BBC says,"Pro-life campaigners have vowed to continue their fight to cut the abortion limit after the next election.
MPs voted to keep the current 24-week cut-off following an impassioned Commons debate and a series of attempts to lower it to 12, 16 or 22 weeks.
There was a free vote but Labour MPs mostly backed the status quo - leaving anti-abortion campaigners pinning their hopes on a change of government.
Pro-choice groups attacked "cynical" attempts to cut the limit.
The closest vote, on a 22-week limit, was thrown out by 304 votes to 233. Tory MP Nadine Dorries' proposal for a 20 week limit was defeated by 332 votes to 190.
Most Conservative MPs voted for a 22 week limit, while Lib Dem MPs split into two camps - with most senior figures voting for the status quo.
Attempts to lower the cut-off to 12 and 16 weeks were overturned by even bigger margins.
Ian Lucas, coordinator of the all-party Parliamentary Pro-Life Group, said: "We will continue the fight to reflect the wishes of the public and support the rights of the unborn child."
And Lib Dem Mark Hunter told BBC Radio 4's World at One programme: "I am absolutely confident that the debate in the country will continue and it is only a matter of time before once again this issue does come back to the Commons."
Prime Minister Gordon Brown and most of the cabinet voted to keep the existing 24 limit, as did Liberal Democrat leader Nick Clegg.
Issue of conscience?
But Catholic cabinet ministers Ruth Kelly, Des Browne and Paul Murphy voted for the lowest option - 12 weeks.
Conservative leader David Cameron voted for a 20 week limit and then for a cut to a 22 week limit - which was backed by most of the shadow cabinet.
See a graph of abortion levels
Mr Brown had offered Labour MPs a free vote on the issue as a matter of conscience.
But Ms Dorries, who led the campaign to reduce the limit, told BBC Radio 4's Today programme: "Last night the Labour MPs were on a three-line whip to attend the chamber. "When they arrived in the chamber, because normally only a third of them even vote on this issue, they were dragooned off into the 24-week lobby."
She said the government was "out of touch" with the public on the issue and Labour MPs had been "piling in" to "shore up" Mr Brown.
However, Labour's Louise Elman insisted there was "no pressure" on her or her colleagues to vote a certain way.
"On these particular points of specific controversy there was no pressure, there was no whip - people voted as their consciences led them to."
The votes followed two highly-charged debates on the controversial Human Fertilisation and Embryology Bill - the biggest shake-up of fertility law for nearly 20 years.
Earlier the government saw off another challenge to the bill when MPs rejected a cross-party move for doctors to consider the need for a "father and a mother" before allowing IVF treatment.
Health Minister Dawn Primarolo insisted there was no evidence requiring the abortion laws to be changed and said changing it would force the small number of women seeking late abortions to go elsewhere.

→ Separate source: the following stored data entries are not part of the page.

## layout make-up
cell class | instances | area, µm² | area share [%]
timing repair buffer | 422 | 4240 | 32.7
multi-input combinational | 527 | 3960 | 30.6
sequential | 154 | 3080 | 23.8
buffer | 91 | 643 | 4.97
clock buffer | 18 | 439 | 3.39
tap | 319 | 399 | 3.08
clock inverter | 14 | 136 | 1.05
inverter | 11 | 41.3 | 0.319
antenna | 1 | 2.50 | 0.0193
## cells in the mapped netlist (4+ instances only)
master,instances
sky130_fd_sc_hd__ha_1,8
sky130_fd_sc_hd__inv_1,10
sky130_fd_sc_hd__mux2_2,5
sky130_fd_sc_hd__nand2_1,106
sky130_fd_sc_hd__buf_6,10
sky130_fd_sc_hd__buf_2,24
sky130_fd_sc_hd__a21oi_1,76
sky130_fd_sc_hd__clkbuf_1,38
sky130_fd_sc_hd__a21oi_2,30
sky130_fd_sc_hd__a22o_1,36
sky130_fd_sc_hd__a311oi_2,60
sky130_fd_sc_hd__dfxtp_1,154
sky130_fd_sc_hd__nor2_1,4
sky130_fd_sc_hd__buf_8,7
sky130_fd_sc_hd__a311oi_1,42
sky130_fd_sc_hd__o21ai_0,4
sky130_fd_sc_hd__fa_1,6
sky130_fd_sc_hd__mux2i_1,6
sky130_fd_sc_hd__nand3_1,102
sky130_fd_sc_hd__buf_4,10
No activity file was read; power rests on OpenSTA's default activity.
**config.mk**
```make
export PLATFORM = sky130hd
export DESIGN_NAME = fx_noise_gate
export DESIGN_NICKNAME = d
export VERILOG_FILES = /design/src/rtl/fx_pkg.sv /design/src/rtl/fx_gate_env.sv /design/src/rtl/fx_noise_gate.sv
export SDC_FILE = /design/constraint.sdc
export NUM_CORES = 1
export LEC_CHECK = 0
export CAP_MARGIN = 10
export CORE_ASPECT_RATIO = 0.9
export CORE_MARGIN = 2
export CORE_UTILIZATION = 30
export CTS_BUF_LIST = sky130_fd_sc_hd__clkbuf_4
export CTS_CLUSTER_SIZE = 20
export DETAILED_ROUTE_END_ITERATION = 7
export SKIP_LAST_GASP = 1
export SYNTH_ARGS = -nofsm -noshare
export SYNTH_HDL_FRONTEND = slang
export SYNTH_SLANG_ARGS = --single-unit
```
**constraint.sdc**
```tcl
create_clock -name clk -period 9.65 [get_ports clk]
set_input_delay 1.93 -clock clk [delete_from_list [all_inputs] [get_ports clk]]
set_output_delay 1.93 -clock clk [all_outputs]
set_load 0.01 [all_outputs]
```
**src/rtl/fx_pkg.sv**
```systemverilog
// ---- fx_pkg: shared types/constants for the FX dynamics stages (rev 1.0) ----
`default_nettype none

package fx_pkg;

  typedef enum logic [2:0] {
    GATE_CLOSED,
    GATE_ATTACK,
    GATE_OPEN,
    GATE_HOLD,
    GATE_RELEASE
  } gate_state_e;

  // Unity gain for a data_w-bit signed path: 1.0 is 2^(data_w-1)
  function automatic int unsigned unity_gain(input int unsigned data_w);
    return 32'd1 << (data_w - 1);
  endfunction

endpackage

`default_nettype wire

```
**src/rtl/fx_gate_env.sv**
```systemverilog
// ---- fx_gate_env: linked-stereo peak detector with slow exponential decay (rev 1.0) ----
`default_nettype none

module fx_gate_env #(
  parameter int DATA_W    = 16,
  parameter int ENV_SHIFT = 10
) (
  input  logic                   clk,
  input  logic                   reset_n,
  input  logic                   sample_en,
  input  logic [1:0][DATA_W-1:0] audio_in,
  output logic [DATA_W-2:0]      env
);

  logic [1:0][DATA_W-2:0] mag;
  logic [DATA_W-2:0]      level;

  for (genvar c = 0; c < 2; c++) begin : g_abs
    logic [DATA_W-1:0] neg;
    assign neg = ~audio_in[c] + 1'b1;
    // Most-negative input has no positive twin; clamp to full-scale positive
    always_comb begin
      if (!audio_in[c][DATA_W-1])
        mag[c] = audio_in[c][DATA_W-2:0];
      else if (audio_in[c][DATA_W-2:0] == '0)
        mag[c] = '1;
      else
        mag[c] = neg[DATA_W-2:0];
    end
  end

  assign level = (mag[0] > mag[1]) ? mag[0] : mag[1];

  always_ff @(posedge clk or negedge reset_n) begin
    if (!reset_n)
      env <= '0;
    else if (sample_en) begin
      if (level > env)
        env <= level;
      else
        env <= env - (env >> ENV_SHIFT);
    end
  end

endmodule

`default_nettype wire

```
**src/rtl/fx_noise_gate.sv**
```systemverilog
// ---- fx_noise_gate: stereo noise gate with clickless gain FSM (rev 1.0) ----
// FX_GATE_METER_EN adds gate_open / env_level meter outputs.
`default_nettype none

module fx_noise_gate
  import fx_pkg::*;
#(
  parameter int DATA_W      = 16,
  parameter int PARAM_W     = 7,
  parameter int ATTACK_STEP = 1024,
  parameter int HOLD_SHIFT  = 6,
  parameter int ENV_SHIFT   = 10
) (
  input  logic                   clk,
  input  logic                   reset_n,
  input  logic                   sample_en,
  input  logic [1:0][DATA_W-1:0] audio_in,
  input  logic [PARAM_W-1:0]     fx_threshold,
  input  logic [PARAM_W-1:0]     fx_hold,
  input  logic [PARAM_W-1:0]     fx_release,
  output logic [1:0][DATA_W-1:0] audio_out
`ifdef FX_GATE_METER_EN
  ,
  output logic                   gate_open,
  output logic [DATA_W-2:0]      env_level
`endif
);

  localparam int HOLD_W = PARAM_W + HOLD_SHIFT;
  localparam logic [DATA_W-1:0] UNITY      = DATA_W'(unity_gain(DATA_W));
  localparam logic [DATA_W-1:0] ATTACK_INC = DATA_W'(ATTACK_STEP);

  gate_state_e         state, nxt_state;
  logic [DATA_W-1:0]   gain, nxt_gain;
  logic [HOLD_W-1:0]   hold_cnt, nxt_hold;
  logic [DATA_W-2:0]   env, thr, thr_close;
  logic [DATA_W-1:0]   rel_step;
  logic [DATA_W:0]     attack_sum;
  logic [HOLD_W-1:0]   hold_load;
  logic [1:0][DATA_W-1:0] scaled;

  fx_gate_env #(
    .DATA_W    (DATA_W),
    .ENV_SHIFT (ENV_SHIFT)
  ) u_env (
    .clk       (clk),
    .reset_n   (reset_n),
    .sample_en (sample_en),
    .audio_in  (audio_in),
    .env       (env)
  );

  assign thr        = {fx_threshold, {(DATA_W-1-PARAM_W){1'b0}}};
  assign thr_close  = thr - (thr >> 3);
  assign rel_step   = DATA_W'(fx_release) + 1'b1;
  assign attack_sum = {1'b0, gain} + {1'b0, ATTACK_INC};
  assign hold_load  = {fx_hold, {HOLD_SHIFT{1'b0}}};

  // env here is the pre-update value, so decisions lag the detector by one sample
  always_comb begin
    nxt_state = state;
    nxt_gain  = gain;
    nxt_hold  = hold_cnt;
    case (state)
      GATE_CLOSED: begin
        nxt_gain = '0;
        if (env > thr) nxt_state = GATE_ATTACK;
      end
      GATE_ATTACK: begin
        if (attack_sum >= {1'b0, UNITY}) begin
          nxt_gain  = UNITY;
          nxt_state = GATE_OPEN;
        end else begin
          nxt_gain = attack_sum[DATA_W-1:0];
        end
      end
      GATE_OPEN: begin
        nxt_gain = UNITY;
        if (env < thr_close) begin
          nxt_state = GATE_HOLD;
          nxt_hold  = hold_load;
        end
      end
      GATE_HOLD: begin
        nxt_gain = UNITY;
        if (env > thr)          nxt_state = GATE_OPEN;
        else if (hold_cnt == '0) nxt_state = GATE_RELEASE;
        else                    nxt_hold  = hold_cnt - 1'b1;
      end
      GATE_RELEASE: begin
        if (env > thr) begin
          nxt_state = GATE_ATTACK;
        end else if (gain <= rel_step) begin
          nxt_gain  = '0;
          nxt_state = GATE_CLOSED;
        end else begin
          nxt_gain = gain - rel_step;
        end
      end
      default: begin
        nxt_state = GATE_CLOSED;
        nxt_gain  = '0;
      end
    endcase
  end

  // Q1.(DATA_W-1) gain multiply; gain <= unity so the result always fits DATA_W
  for (genvar c = 0; c < 2; c++) begin : g_mul
    logic signed [2*DATA_W:0] prod;
    logic                     unused_prod;
    assign prod        = $signed(audio_in[c]) * $signed({1'b0, gain});
    assign scaled[c]   = prod[2*DATA_W-2:DATA_W-1];
    assign unused_prod = ^{prod[2*DATA_W:2*DATA_W-1], prod[DATA_W-2:0]};
  end

  always_ff @(posedge clk or negedge reset_n) begin
    if (!reset_n) begin
      state     <= GATE_CLOSED;
      gain      <= '0;
      hold_cnt  <= '0;
      audio_out <= '0;
    end else if (sample_en) begin
      state     <= nxt_state;
      gain      <= nxt_gain;
      hold_cnt  <= nxt_hold;
      audio_out <= scaled;
    end
  end

`ifdef FX_GATE_METER_EN
  assign gate_open = (state != GATE_CLOSED);
  assign env_level = env;
`endif

endmodule

`default_nettype wire

```
# Yosys cells after proc, flatten, opt, wreduce, memory -nomap -nowiden
# Index checks and enable logic that the tools add are counted.
dict set report word_totals {
  register_bits 79
  in_bits 56
  elab_cells 67
}
dict set report op_classes {
  n_addsub 8
  multipliers 2
  magnitude_cmp 6
  eq_ne 12
  mux 22
  bitwise 2
  n_reduce_logical 9
}
# cell count
set op_table {}
lappend op_table {{$mux W15} 6}
lappend op_table {{$mul A16 B17 Y31} 2}
lappend op_table {{$mux W16} 3}
lappend op_table {{$pmux W16 S3} 1}
lappend op_table {{$gt A15 B15 Y1} 3}
lappend op_table {{$mux W13} 3}
lappend op_table {{$add A15 B1 Y15 const B} 2}
lappend op_table {{$logic_not A15 Y1} 2}
lappend op_table {{$not A15 Y15} 2}
lappend op_table {{$pmux W13 S2} 1}
lappend op_table {{$mux W3} 7}
lappend op_table {{$add A16 B11 Y17 const B} 1}
lappend op_table {{$ge A17 B16 Y1 const B} 1}
lappend op_table {{$le A16 B8 Y1} 1}
lappend op_table {{$sub A16 B8 Y16} 1}
lappend op_table {{$lt A15 B15 Y1} 1}
lappend op_table {{$pmux W3 S5} 1}
lappend op_table {{$sub A15 B12 Y15} 1}
lappend op_table {{$sub A15 B5 Y15} 1}
lappend op_table {{$logic_not A13 Y1} 1}
lappend op_table {{$sub A13 B1 Y13 const B} 1}
lappend op_table {{$ne A2 B2 Y1 const B} 6}
lappend op_table {{$add A7 B1 Y8 const B} 1}
lappend op_table {{$eq A3 B2 Y1 const B} 2}
lappend op_table {{other kinds (9)} 10}

# Depth between registers and ports, before layout
# Gate-level depths: netlist of run 1.
dict set report logic_depth {
  depth_word 8
  mapped_depth 31
}

# Modules after synthesis
# A second synthesis of run 1 with hierarchy kept.
dict set report unflattened {
  cells_unflattened 2655
  area_unflattened_um2 23263.6
}
# module instances cells_per_inst area_each_um2 seq_area_each_um2
set by_module_without_submodules {}
lappend by_module_without_submodules {fx_noise_gate 1 2272 20412.1 1601.5}
lappend by_module_without_submodules {fx_gate_env 1 383 2851.5 375.4}

# Worst setup path before layout of run 1
# No wires, ideal clock.
dict set report synth_timing {
  kind {input port to flip-flop}
  start {in audio_in[1] (netlist bit)}
  end {reg u_env.env[13]}
  setup_time_ns 0.126
  arrival_ns 7.842
  slack_ns 1.682
  cell_stages 26
  path_cell_list {clkbuf_1 clkbuf_1 inv_1 ha_1 or3b_1 nor3_1 nand2_1 or3_1 or3_1 a31o_1 inv_1 ha_1 nand4_1 or2_2 o32ai_1 clkbuf_1 mux2_2 ha_1 nand4_1 or2_1 a21oi_1 o32a_1 clkbuf_1 clkbuf_1 o21ai_0 a221o_1}
}
dict set report synth_via {
  elab_chain_len 8
  word_cells_on_any_way 9
  classes_between {1 x add/sub; 2 x order compare; 4 x mux; 1 x bitwise; 1 x reduce/logical}
}
# element line_no
set synth_rtl {}
lappend synth_rtl {{start: declaration} fx_noise_gate.sv:17} ;# input logic [1:0][DATA_W-1:0] audio_in,
lappend synth_rtl {{$not A15 Y15} fx_gate_env.sv:20} ;# assign neg = ~audio_in[c] + 1'b1;
lappend synth_rtl {{$add A15 B1 Y15} fx_gate_env.sv:20}
lappend synth_rtl {{$mux W15} fx_gate_env.sv:25} ;# else if (audio_in[c][DATA_W-2:0] == '0)
lappend synth_rtl {{$mux W15 (*)} fx_gate_env.sv:23} ;# if (!audio_in[c][DATA_W-1])
lappend synth_rtl {{$gt A15 B15 Y1} fx_gate_env.sv:32} ;# assign level = (mag[0] > mag[1]) ? mag[0] : mag[1];
lappend synth_rtl {{$mux W15 (*)} fx_gate_env.sv:32}
lappend synth_rtl {{$gt A15 B15 Y1} fx_gate_env.sv:38} ;# if (level > env)
lappend synth_rtl {{$mux W15 (*)} fx_gate_env.sv:38}
lappend synth_rtl {{end signal: assignment} fx_gate_env.sv:39} ;# env <= level;
lappend synth_rtl {{end signal: assignment} fx_gate_env.sv:41} ;# env <= env - (env >> ENV_SHIFT);
lappend synth_rtl {{end: declaration} fx_gate_env.sv:12} ;# output logic [DATA_W-2:0] env
# Every way passes the cells marked *; elsewhere a longest branch is shown, timed or not.
# A chain may end at the register's enable or synchronous reset.

# Worst setup path in the final report of run 1
dict set report layout_timing {
  start {in audio_in[2] (netlist bit)}
  end {reg audio_out[11] (netlist bit)}
}
dict set report layout_via {
  elab_chain_len 1
}
# element line_no
set layout_rtl {}
lappend layout_rtl {{$mul A16 B17 Y31} fx_noise_gate.sv:111} ;# assign prod = $signed(audio_in[c]) * $signed({1'b0, gain});
lappend layout_rtl {{end signal: assignment} fx_noise_gate.sv:126} ;# audio_out <= scaled;
lappend layout_rtl {{end: declaration} fx_noise_gate.sv:21} ;# output logic [1:0][DATA_W-1:0] audio_out
# Every way passes these cells.

==> out/metrics.yaml, run 1 <==
synthCells: 2738
area_growth_pct: 9.65
viasPerCell: 4.82
startpoint: "audio_in[2]"
drcViolationCount: 0
syn_area_um2: 23300
grt_pass1_vias: 18600
ys_types: 77
r2r-end: "audio_out[11]"
hold_viol_final: 0
dp_hpwl_mm: 52.0
synth-seq-cells: 79
drv_cap: 0
setup_tns_ns: 0
io_pins: 88
synth_top_flop_cell: "dfrtp_1"
cp-end-kind: "register"
holdWs_ns: 0.516
clock_skew_ns: 0.0371
grt_max_degree: 71
cts_max_level: 3
hold_class: "register to register"
clk_path_buf_depth: 2
rsz0062_at_grt: "false"
grt_pass1_wl_mm: 103
instances_no_fill: 3789
setup_viol: 0
rrSetupSlack_ns: 2.37
p_per_area_nw_per_um2: 200
wl_per_cell_um: 16.8
r2r_start: "gain[9]"
yosysTopAreaCell: "fa_1"
synth_top_cell_area_share: 0.333
clock_latency_ns: 0.58
cp-start-kind: "input port"
overflow: 0
drt_iter0_drc: 1105
numClockSinks: 79
die_w_um: 298
relSlewSlack: 0.214
crit_required_ns: 10.10
cts_tree: "done"
dp_slack_ns: 0.759
globalplace.congestion: 0.846
clk_pin_slew_worst_paths_ns: 0.18
dr.pass1.iters: 5
syn_area_per_cell_um2: 8.51
cp.arrival_ns: 8.83
slew_violations: 0
hold_buffers: 0
crit_fanout: 15
p_leak_nw: 12.9
antenna_found_initial: 3
vdd.ir_drop.worst_v: 0.000186
synth_edf_count: 0
core_um2: 76600
dr_total_vias: 18300
fin_crit_sh: 0.869
worstRegToRegCells: 20
layout-drive-gt1-share: 0.0460
io_buffers: 87
setup_slack_ns: 1.27
path_class: "input port to register"
period_minus_slack_ns: 8.38
endpoint: "audio_out[11]"
die_h_um: 268
max_freq_mhz: 119
synth_area_leaders: "fa_1 (33%), ha_1 (15%), inv_1 (8.6%), dfrtp_1 (8.5%), and2_1 (5.8%)"
place_inst: 3771
final_nets: 3483
cts-buffers-inserted: 9
ant_nets: 0
cts_root_buf: "clkbuf_4"
post_cts_resized: 0
ys_warn_count: 0
drt-total-wl_mm: 63.8
dieArea_um2: 79900
row_count: 96
track_usage: 0.163
start_util: 0.304
async_reset_ff_frac: 1.00
status: "finished clean"
worst_slew_pin_slew_ns: 1.17
cts_setup_buffers: 0
synth_nets: 3468
synth-seq-area-share: 0.0848
sequential cells by signal, indices dropped and copies added (netlist names):
register,flops
audio_out,32
gain,16
u_env.env,15
hold_cnt,13
state,3
cell usage after synthesis, types with 28 or more instances:
| cell type | number |
|---|---|
| a21o_1 | 43 |
| a21oi_1 | 80 |
| and2_1 | 215 |
| clkbuf_1 | 136 |
| dfrtp_1 | 79 |
| fa_1 | 388 |
| ha_1 | 286 |
| inv_1 | 537 |
| mux2_2 | 28 |
| nand2_1 | 348 |
| nand2b_1 | 29 |
| nand3_1 | 33 |
| nor2_1 | 96 |
| nor3_1 | 33 |
| o21ai_0 | 71 |
| o21ai_1 | 36 |
| xnor2_1 | 41 |
power by group:
group	internal [mW]	switching [mW]
clock network	0.0840	0.170
registers	0.483	0.175
logic	1.80	2.40
total	2.37	2.74
routing by layer:
metal,vias to the layer above,track usage,wire length [um]
met1,9173,0.231,30000
met5,-,0,10
li1,8609,-,-
met3,73,0.0286,3730
met4,2,0.0422,1500
met2,395,0.257,28500
through the flow:
step	utilization	total power [mW]	instance area, um2
floorplan	-	3.63	23300
global placement	0.331	4.84	25400
detailed placement	0.331	4.88	25400
CTS	0.333	5.18	25500
global route	0.333	5.76	25600
finish	0.333	5.12	25600
critical path: stages:
cell and delay [ns]:
clkdlybuf4s50_1 0.96, nand2_1 0.17, fa_1 0.51, fa_1 0.51
fa_1 0.51, inv_1 0.05, fa_1 0.48, fa_1 0.49
inv_1 0.05, fa_1 0.47, inv_1 0.04, ha_1 0.31
a21oi_1 0.16, o21ai_1 0.10, o22ai_1 0.35, a21oi_1 0.18
o41ai_1 0.76, nor2b_1 0.19, a21oi_1 0.23, xnor2_1 0.08
mux2_2 0.26
worst min path at each step:
| stage | slack [ns] | end | from | cells past startpoint |
|---|---|---|---|---|
| final | 0.52 | hold_cnt[3] | hold_cnt[3] | 1 |
| after detailed placement | 0.49 | hold_cnt[11] | hold_cnt[11] | 1 |
| after global placement | 0.48 | audio_out[22] | audio_out[22] | 2 |
| after CTS | 0.53 | audio_out[22] | audio_out[22] | 2 |
| after global routing | 0.54 | audio_out[21] | audio_out[21] | 2 |
| after floorplan | 0.46 | hold_cnt[11] | hold_cnt[11] | 1 |
cell families (layout without fill, tap and decap cells):
kind of cell,count (synthesis),in the layout,share of synthesized area
simple gates,845,845,0.179
buf+inv,688,708,0.111
fa+ha+maj,674,674,0.487
compound gates,351,351,0.0968
flops,79,79,0.0848
xor+xnor,62,62,0.0233
mux,39,39,0.0185
other cells,0,2,0
cells in the final DEF, fill, tap and decap left out, types with 13 or more instances in the layout:
master and instances:
nand4_1 20, nor3_1 33, nand3_1 33, o21ai_1 36, xor2_1 21, nand2_1 348
or3_1 14, fa_1 388, a21oi_1 80, clkdlybuf4s50_1 85, a21o_1 43, nor2_1 96
ha_1 286, inv_1 537, xnor2_1 41, nand2b_1 29, o31ai_1 13, mux2_2 28
dfrtp_1 77, o21ai_0 71, nor2b_1 15, buf_4 66, and2_1 215
cell type report:
| cell class | count | area [um2] |
|---|---|---|
| diodes | 2 | 5.00 |
| inverters | 540 | 2030 |
| clock inverters | 7 | 83.8 |
| multi-input cells | 1971 | 18800 |
| fillers | 8177 | 51100 |
| well taps | 1029 | 1290 |
| flip-flops and latches | 79 | 1980 |
| clock buffers | 9 | 67.6 |
| repair buffers | 152 | 1350 |
(Power assumes the default switching activity.)
==> run 2: changes to the inputs <==
--- a/config.mk
+++ b/config.mk
@@ -10,9 +10,12 @@
 export CORE_MARGIN = 2
 export CORE_UTILIZATION = 30
 export CTS_BUF_LIST = sky130_fd_sc_hd__clkbuf_4
+export CTS_CLUSTER_DIAMETER = 150
 export CTS_CLUSTER_SIZE = 20
 export DETAILED_ROUTE_END_ITERATION = 7
+export HOLD_SLACK_MARGIN = 0.1
 export SKIP_LAST_GASP = 1
 export SYNTH_ARGS = -nofsm -noshare
 export SYNTH_HDL_FRONTEND = slang
+export SYNTH_HIERARCHICAL = 1
 export SYNTH_SLANG_ARGS = --single-unit
==> run 2 against run 1 <==
  * Hold slack got worse by 0.0035 ns
  * Utilization fell by 0.072 points
  * Worst setup slack got worse by 0.031 ns
  * Non-clock buffer count fell by 14
  * Final cell count fell by 1.8%
  * First-iteration DRC count fell by 6.9%
  * Final area fell by 0.37%
  * Synthesized cell count fell by 3.0%
  * Fmax fell by 0.37%
  * Clock power rose by 6%
  * Sequential power fell by 13%
  * Clock skew rose by 0.034 ns
==> out/metrics.yaml, run 2 <==
status: "finished clean"
power.internal_mw: 1.19
reg.largest.list: "audio_out x32, gain x16, u_env/env x15"
ys_top_cells_by_count: "inv_1 (499), fa_1 (388), nand2_1 (349)"
yosysTopAreaCell: "fa_1"
placed_area_um2: 25300
largest_reg_flops: 32
synth.most_common_cell: "inv_1"
start_util: 0.304
ys_types: 92
globalplace.congestion: 0.835
rsz0062_at_grt: "false"
slew_violations: 0
cp-start-kind: "input port"
cp-end-kind: "register"
hold_viol_final: 0
viasPerCell: 4.87
vdd.ir_drop.worst_v: 0.0000799
fin_crit_sh: 0.872
setup_tns_ns: 0
fillers: 7968
synth_edf_count: 0
final_nets: 3416
io_pins: 88
switching_share: 0.473
numClockSinks: 79
antenna_found_initial: 5
max_freq_mhz: 119
cp.arrival_ns: 8.84
cts_max_level: 3
cts-buffers-inserted: 9
clk_pin_slew_worst_paths_ns: 0.17
synth-seq-cells: 79
drcViolationCount: 0
relSlewSlack: 0.209
final_cell_mix: "inv_1 (499), fa_1 (388), nand2_1 (349), ha_1 (286), and2_1 (217)"
track_usage: 0.160
syn_area_per_cell_um2: 8.76
synth_top_cell_area_share: 0.334
die_h_um: 268
p_leak_nw: 12.5
ys_warn_count: 6
grt_max_degree: 59
cts_setup_buffers: 0
setup_viol: 0
synth-seq-area-share: 0.0850
die_w_um: 298
clock_latency_ns: 0.62
drt-total-wl_mm: 62.6
power_frac_comb: 0.626
drt_iter0_drc: 1029
core_um2: 76500
hold_class: "register to register"
fin_area_um2: 25500
crit_fanout: 20
p_sw_mw: 1.07
area_growth_pct: 9.43
dp_hpwl_mm: 49.5
wl_per_cell_um: 16.8
p_per_area_nw_per_um2: 88.8
overflow: 0
row_count: 96
crit_required_ns: 10.08
p_clk_frac: 0.119
synth_top_flop_cell: "dfrtp_1"
drv_cap: 0
grt_pass1_vias: 18400
clk_path_buf_depth: 2
ant_nets: 0
dr_total_vias: 18100
clock_skew_ns: 0.0709
dr.pass1.iters: 5
cts_root_buf: "clkbuf_4"
grt_pass1_wl_mm: 102
io_buffers: 87
async_reset_ff_frac: 1.00
synthCells: 2655
dieArea_um2: 79800
path_class: "input port to register"
post_cts_resized: 0
syn_area_um2: 23300
largest_register: "audio_out"
layout_commonest_cell: "inv_1"
cts_tree: "done"
worst_slew_pin_slew_ns: 1.19
synth_area_leaders: "fa_1 (33%), ha_1 (15%), dfrtp_1 (8.5%), inv_1 (8.1%), and2_1 (5.8%)"
hold_buffers: 0
rrSetupSlack_ns: 2.37
pwr-share-seq: 0.254
layout-drive-gt1-share: 0.0561
period_minus_slack_ns: 8.42
synth_nets: 3385
## run 2: cell count changes after synthesis, sizes merged, moves of 7 or more
cell,change
clkbuf,-28
a21o,-11
a31oi,+13
o21ai,-33
inv,-41
and3,+8
a211oi,+10
nor2,-14
a221o,-7
## run 2: power by group through the flow
stage | registers [mW] | logic, mW | clock network (mW)
2_1_floorplan | 0.560 | 0.967 | 0
6_report | 0.575 | 1.42 | 0.270
3_3_place_gp | 0.584 | 1.41 | 0
3_5_place_dp | 0.583 | 1.42 | 0
4_1_cts | 0.577 | 1.43 | 0.280
5_1_grt | 0.595 | 1.59 | 0.291
## run 2: metrics by stage
stage          utilization  hold WS (ns)  cells  setup slack, ns  total power [mW]
2_1_floorplan            -         0.459   2655             2.07              1.53
6_report             0.333         0.513   3722             1.23              2.26
3_5_place_dp         0.330         0.494   3704            0.646              2.00
4_1_cts              0.333         0.519   3720             1.31              2.28
5_1_grt              0.333         0.542   3721            0.799              2.48
3_3_place_gp         0.330         0.489   3704            0.700              1.99
## run 2: cells by family after synthesis
group	Yosys count	synth area share
and+or+nand+nor	836	0.180
adders and majority gates	674	0.488
buffers and inverters	618	0.103
AOI/OAI and AO/OA	343	0.100
DFF	79	0.0850
xor gates and xnor gates	63	0.0237
muxes	42	0.0205
## run 2: path summary, 6_finish.rpt
path,start,endpoint,cells past startpoint
min,hold_cnt[0],hold_cnt[0],1
min reg2reg,hold_cnt[0],hold_cnt[0],1
max,audio_in[19],u_env/env[10],21
min in group asynchronous,reset_n,audio_out[27],1
max reg2reg,gain[12],audio_out[24],20
max in group asynchronous,reset_n,gain[2],2
## run 2: area by class of cell
type	count	area [um2]	share of cell area
multi-input cells	1958	18900	0.742
flip-flops and latches	79	1980	0.0778
inverters	500	1880	0.0737
clock inverters	6	93.8	0.00369
repair buffers	138	1250	0.0490
diodes	2	5.00	0.000197
well taps	1029	1290	0.0506
clock buffers	10	75.1	0.00295
## run 2: critical path, cell delays in order
cell,delay [ns]
clkdlybuf4s50_1,0.88
or4_4,0.78
nor4_2,0.57
a311oi_1,0.17
a21oi_1,0.24
inv_1,0.07
ha_1,0.31
nand4_1,0.14
nor2_1,0.19
o31a_1,0.19
o41a_1,0.92
mux2i_1,0.57
ha_1,0.34
a211oi_1,0.24
nor2_1,0.08
o31ai_1,0.26
a31oi_1,0.12
buf_4,0.20
nor2_1,0.33
a2bb2o_2,0.25
a21oi_2,0.05
## run 2: per-layer routing
layer  routed length [um]  part of all wire  vias to the layer above  GRT usage
li1                     -                 -                     8488          -
met1                29000              0.46                     9083      0.226
met2                28400              0.45                      493      0.257
met3                 3590             0.057                       76     0.0240
met4                 1570             0.025                        4     0.0427
met5                   17           0.00027                        -          0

"Wouldn't it be appalling if we drove women back to where they were before the 1967 (Abortion) Act?" she said.
She said the limit had always been linked to the "potential viability of the foetus outside of the womb".
"That was the case in 1967. It was the case in 1990 and certainly the case now."
And Julie Bentley, chief executive of the Family Planning Association, welcomed the votes.
"FPA are delight that Parliament has resisted cynical attempts by anti-abortion campaigners to reduce access to safe, legal abortion," she said.
"Cutting the time limit, even by a few weeks, would have directly contradicted medical and scientific evidence about foetal viability and would only have exacerbated the desperation of the small percentage of women needing later abortion," she said"
It was not a free vote. Labour whipped them to be there and showed them which lobby to go through.. MURDERERS.